Using this, \(a_{hlc}\), \(b_{hlc}\), and \(c_{hlc}\) can be obtained.

Spring load for \(Kh_{1}\) becomes as follows,

\(F=Kh_{1} \cdot x \ \ \ \ \ \ \ \ \ \ \ \ \ \ \ : x < x_{11}\)

\(F=a_{k1}x^2+b_{k1}x+c_{k1} \ \ \ \ \ \ : x_{11} \leq x < x_{13}\)

\(F=a_{k1c}x^2+b_{k1c}x+c_{k1c} \ \ \ \ \ : x_{13} \leq x\)
Nonlinear characteristics of \(Kh_2\) for One-Step and Two-Step spring

\[\begin{flalign} {{x}_{21}}=\frac{F_1}{Kh_2}&& \end{flalign}\]

\begin{flalign} {{Kh}_{2}}' &= \frac{16}{3} \cdot \frac{KK_3}{K-2K_3} \ \ \ \ :for\ One\_Step\ spring \\ &= 4 \cdot \frac{KK_3}{K-3K_3}\ \ \ \ \ \ \ \ \ \ :for\ Two\_Step\ spring \end{flalign}
Set \(x_{22}\) as follows

\[\begin{flalign} {{x}_{22}}=\frac{F_2-F_1}{K-2K_3} + {{x}_{21}}&& \end{flalign}\]

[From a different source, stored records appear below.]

### config.mk
export PLATFORM = sky130hd
export DESIGN_NAME = mbs_mem_arbiter_flat
export DESIGN_NICKNAME = d
export VERILOG_FILES = /design/src/rtl/mbs_mem_arbiter_if.sv /design/src/rtl/mbs_mem_arbiter.sv /design/src/flat_wrapper.sv
export SDC_FILE = /design/constraint.sdc
export NUM_CORES = 1
export LEC_CHECK = 0
export CORE_MARGIN = 5
export CORE_UTILIZATION = 42
export CTS_CLUSTER_DIAMETER = 100
export DETAILED_ROUTE_END_ITERATION = 10
export PLACE_DENSITY = 0.8
export SYNTH_ARGS = -nofsm -noshare
export SYNTH_HDL_FRONTEND = slang
export SYNTH_SLANG_ARGS = --single-unit
### constraint.sdc
create_clock -name clk -period 2.26 [get_ports clk]
set_input_delay 0.452 -clock clk [delete_from_list [all_inputs] [get_ports clk]]
set_output_delay 0.452 -clock clk [all_outputs]
set_load 0.02 [all_outputs]
### src/rtl/mbs_mem_arbiter_if.sv
//==============================================================================
// mbs_mem_arbiter_if : request/grant/done bundle for one memory-bus master
// Rev 1.0 - initial release
//==============================================================================
`default_nettype none

interface mbs_mem_arbiter_if #(
   parameter int ADDR_WIDTH = 32,
   parameter int DATA_WIDTH = 32
);
   logic                  req;
   logic                  we;
   logic [ADDR_WIDTH-1:0] addr;
   logic [DATA_WIDTH-1:0] wdata;
   logic                  gnt;
   logic                  done;
   logic [DATA_WIDTH-1:0] rdata;

   modport master (
      output req, we, addr, wdata,
      input  gnt, done, rdata
   );

   modport slave (
      input  req, we, addr, wdata,
      output gnt, done, rdata
   );
endinterface

`default_nettype wire

### src/rtl/mbs_mem_arbiter.sv
//==============================================================================
// mbs_mem_arbiter : CPU/DMA arbiter for a fixed-latency single-port memory bus
// Rev 1.0 - initial release
//==============================================================================
`default_nettype none

module mbs_mem_arbiter #(
   parameter int ADDR_WIDTH    = 32,
   parameter int DATA_WIDTH    = 32,
   parameter int MEM_LAT       = 2,
   parameter int STARVE_LIMIT  = 4,
   parameter int DMA_MAX_BURST = 2
) (
   input  logic                  clk,
   input  logic                  rst_n,
   mbs_mem_arbiter_if.slave      cpu,
   mbs_mem_arbiter_if.slave      dma,
   output logic                  mem_re,
   output logic                  mem_we,
   output logic [ADDR_WIDTH-1:0] mem_addr,
   output logic [DATA_WIDTH-1:0] mem_wdata,
   input  logic [DATA_WIDTH-1:0] mem_rdata
);

   localparam logic [3:0] c_mem_lat     = 4'(MEM_LAT);
   localparam logic [3:0] c_starve_lim  = 4'(STARVE_LIMIT);
   localparam logic [3:0] c_max_burst   = 4'(DMA_MAX_BURST);

   typedef enum logic [1:0] {
      ST_IDLE  = 2'd0,
      ST_ISSUE = 2'd1,
      ST_WAIT  = 2'd2,
      ST_DONE  = 2'd3
   } state_t;

   state_t                state_q,     state_d;
   logic [3:0]            wait_cnt_q,  wait_cnt_d;
   logic [3:0]            starve_cnt_q, starve_cnt_d;
   logic [3:0]            burst_cnt_q, burst_cnt_d;
   // Also identifies the owner of the transfer in flight, since it is
   // updated at the grant decision.
   logic                  last_dma_q,  last_dma_d;
   logic                  we_q,        we_d;
   logic                  cpu_gnt_q,   cpu_gnt_d;
   logic                  dma_gnt_q,   dma_gnt_d;
   logic                  cpu_done_q,  cpu_done_d;
   logic                  dma_done_q,  dma_done_d;
   logic [DATA_WIDTH-1:0] cpu_rdata_q, cpu_rdata_d;
   logic [DATA_WIDTH-1:0] dma_rdata_q, dma_rdata_d;
   logic                  mem_re_q,    mem_re_d;
   logic                  mem_we_q,    mem_we_d;
   logic [ADDR_WIDTH-1:0] mem_addr_q,  mem_addr_d;
   logic [DATA_WIDTH-1:0] mem_wdata_q, mem_wdata_d;
   logic                  dma_wins;

   always_ff @(posedge clk or negedge rst_n) begin
      if (!rst_n) begin
         state_q      <= ST_IDLE;
         wait_cnt_q   <= '0;
         starve_cnt_q <= '0;
         burst_cnt_q  <= '0;
         last_dma_q   <= 1'b0;
         we_q         <= 1'b0;
         cpu_gnt_q    <= 1'b0;
         dma_gnt_q    <= 1'b0;
         cpu_done_q   <= 1'b0;
         dma_done_q   <= 1'b0;
         cpu_rdata_q  <= '0;
         dma_rdata_q  <= '0;
         mem_re_q     <= 1'b0;
         mem_we_q     <= 1'b0;
         mem_addr_q   <= '0;
         mem_wdata_q  <= '0;
      end else begin
         state_q      <= state_d;
         wait_cnt_q   <= wait_cnt_d;
         starve_cnt_q <= starve_cnt_d;
         burst_cnt_q  <= burst_cnt_d;
         last_dma_q   <= last_dma_d;
         we_q         <= we_d;
         cpu_gnt_q    <= cpu_gnt_d;
         dma_gnt_q    <= dma_gnt_d;
         cpu_done_q   <= cpu_done_d;
         dma_done_q   <= dma_done_d;
         cpu_rdata_q  <= cpu_rdata_d;
         dma_rdata_q  <= dma_rdata_d;
         mem_re_q     <= mem_re_d;
         mem_we_q     <= mem_we_d;
         mem_addr_q   <= mem_addr_d;
         mem_wdata_q  <= mem_wdata_d;
      end
   end

   // Every output is a flop, so each phase's outputs are set up one state early.
   always_comb begin
      state_d      = state_q;
      wait_cnt_d   = wait_cnt_q;
      starve_cnt_d = starve_cnt_q;
      burst_cnt_d  = burst_cnt_q;
      last_dma_d   = last_dma_q;
      we_d         = we_q;
      cpu_gnt_d    = cpu_gnt_q;
      dma_gnt_d    = dma_gnt_q;
      cpu_done_d   = 1'b0;
      dma_done_d   = 1'b0;
      cpu_rdata_d  = cpu_rdata_q;
      dma_rdata_d  = dma_rdata_q;
      mem_re_d     = 1'b0;
      mem_we_d     = 1'b0;
      mem_addr_d   = mem_addr_q;
      mem_wdata_d  = mem_wdata_q;

      dma_wins = dma.req &&
                 (!cpu.req ||
                  (last_dma_q && (burst_cnt_q < c_max_burst)) ||
                  (starve_cnt_q >= c_starve_lim));

      case (state_q)
         ST_IDLE: begin
            if (cpu.req || dma.req) begin
               state_d = ST_ISSUE;
               if (dma_wins) begin
                  we_d         = dma.we;
                  mem_addr_d   = dma.addr;
                  mem_wdata_d  = dma.wdata;
                  dma_gnt_d    = 1'b1;
                  starve_cnt_d = '0;
                  if (!last_dma_q)
                     burst_cnt_d = 4'd1;
                  else if (burst_cnt_q >= c_max_burst)
                     burst_cnt_d = c_max_burst;
                  else
                     burst_cnt_d = burst_cnt_q + 4'd1;
                  last_dma_d   = 1'b1;
               end else begin
                  we_d         = cpu.we;
                  mem_addr_d   = cpu.addr;
                  mem_wdata_d  = cpu.wdata;
                  cpu_gnt_d    = 1'b1;
                  if (dma.req && (starve_cnt_q < c_starve_lim))
                     starve_cnt_d = starve_cnt_q + 4'd1;
                  burst_cnt_d  = '0;
                  last_dma_d   = 1'b0;
               end
               mem_re_d = ~we_d;
               mem_we_d = we_d;
            end
         end

         ST_ISSUE: begin
            wait_cnt_d = c_mem_lat;
            state_d    = ST_WAIT;
         end

         ST_WAIT: begin
            wait_cnt_d = wait_cnt_q - 4'd1;
            if (wait_cnt_q == 4'd1) begin
               state_d = ST_DONE;
               if (last_dma_q) begin
                  dma_done_d = 1'b1;
                  if (!we_q)
                     dma_rdata_d = mem_rdata;
               end else begin
                  cpu_done_d = 1'b1;
                  if (!we_q)
                     cpu_rdata_d = mem_rdata;
               end
            end
         end

         ST_DONE: begin
            cpu_gnt_d = 1'b0;
            dma_gnt_d = 1'b0;
            state_d   = ST_IDLE;
         end

         default: begin
            state_d = ST_IDLE;
         end
      endcase
   end

   assign cpu.gnt   = cpu_gnt_q;
   assign cpu.done  = cpu_done_q;
   assign cpu.rdata = cpu_rdata_q;
   assign dma.gnt   = dma_gnt_q;
   assign dma.done  = dma_done_q;
   assign dma.rdata = dma_rdata_q;
   assign mem_re    = mem_re_q;
   assign mem_we    = mem_we_q;
   assign mem_addr  = mem_addr_q;
   assign mem_wdata = mem_wdata_q;

endmodule

`default_nettype wire

### src/flat_wrapper.sv
// flat-port wrapper written by rule: the top's interface ports become plain ports
module mbs_mem_arbiter_flat 
#(
   parameter int ADDR_WIDTH    = 32,
   parameter int DATA_WIDTH    = 32,
   parameter int MEM_LAT       = 2,
   parameter int STARVE_LIMIT  = 4,
   parameter int DMA_MAX_BURST = 2
)
  (clk, rst_n, mem_re, mem_we, mem_addr, mem_wdata, mem_rdata, cpu_req, cpu_we, cpu_addr, cpu_wdata, cpu_gnt, cpu_done, cpu_rdata, dma_req, dma_we, dma_addr, dma_wdata, dma_gnt, dma_done, dma_rdata);
  mbs_mem_arbiter_if #(.ADDR_WIDTH(ADDR_WIDTH), .DATA_WIDTH(DATA_WIDTH)) cpu_i ();
  mbs_mem_arbiter_if #(.ADDR_WIDTH(ADDR_WIDTH), .DATA_WIDTH(DATA_WIDTH)) dma_i ();
  input  logic clk;
  input  logic rst_n;
  output logic mem_re;
  output logic mem_we;
  output logic [ADDR_WIDTH-1:0] mem_addr;
  output logic [DATA_WIDTH-1:0] mem_wdata;
  input  logic [DATA_WIDTH-1:0] mem_rdata;
  input wire logic [$bits(cpu_i.req)-1:0] cpu_req;
  input wire logic [$bits(cpu_i.we)-1:0] cpu_we;
  input wire logic [$bits(cpu_i.addr)-1:0] cpu_addr;
  input wire logic [$bits(cpu_i.wdata)-1:0] cpu_wdata;
  output wire logic [$bits(cpu_i.gnt)-1:0] cpu_gnt;
  output wire logic [$bits(cpu_i.done)-1:0] cpu_done;
  output wire logic [$bits(cpu_i.rdata)-1:0] cpu_rdata;
  input wire logic [$bits(dma_i.req)-1:0] dma_req;
  input wire logic [$bits(dma_i.we)-1:0] dma_we;
  input wire logic [$bits(dma_i.addr)-1:0] dma_addr;
  input wire logic [$bits(dma_i.wdata)-1:0] dma_wdata;
  output wire logic [$bits(dma_i.gnt)-1:0] dma_gnt;
  output wire logic [$bits(dma_i.done)-1:0] dma_done;
  output wire logic [$bits(dma_i.rdata)-1:0] dma_rdata;
  assign cpu_i.req = cpu_req;
  assign cpu_i.we = cpu_we;
  assign cpu_i.addr = cpu_addr;
  assign cpu_i.wdata = cpu_wdata;
  assign cpu_gnt = cpu_i.gnt;
  assign cpu_done = cpu_i.done;
  assign cpu_rdata = cpu_i.rdata;
  assign dma_i.req = dma_req;
  assign dma_i.we = dma_we;
  assign dma_i.addr = dma_addr;
  assign dma_i.wdata = dma_wdata;
  assign dma_gnt = dma_i.gnt;
  assign dma_done = dma_i.done;
  assign dma_rdata = dma_i.rdata;
  mbs_mem_arbiter #(.ADDR_WIDTH(ADDR_WIDTH), .DATA_WIDTH(DATA_WIDTH), .MEM_LAT(MEM_LAT), .STARVE_LIMIT(STARVE_LIMIT), .DMA_MAX_BURST(DMA_MAX_BURST)) u_core (.clk(clk), .rst_n(rst_n), .cpu(cpu_i), .dma(dma_i), .mem_re(mem_re), .mem_we(mem_we), .mem_addr(mem_addr), .mem_wdata(mem_wdata), .mem_rdata(mem_rdata));
endmodule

\[\begin{split}\begin{flalign} \left[ \begin{matrix} {x}_{21}^2 & {x}_{21} & 1 \\ {x}_{22}^2 & {x}_{22} & 1 \\ {2x}_{21} & 1 & 0 \end{matrix} \right] & \cdot \left\{ \begin{matrix} {a}_{k2} \\ {b}_{k2} \\ {c}_{k2} \end{matrix} \right\} & = \left\{ \begin{matrix} F_1 \\ F_2 \\ Kh_2 \end{matrix} \right\} && \end{flalign}\end{split}\]

Using this, \(a_{h2}\), \(b_{h2}\), and \(c_{h2}\) can be obtained.

Set \(x_{23}\), \(Kh_{1c}\) and \(x_{24}\) as follows,

\[\begin{flalign} {x}_{23}=\frac{1}{{2a}_{k2}} \left\{ {-b}_{k2}+\sqrt{{b}_{k2}^{2}-{4a}_{k2} ({c}_{k2}-{F}_{con})} \right\} && \end{flalign}\]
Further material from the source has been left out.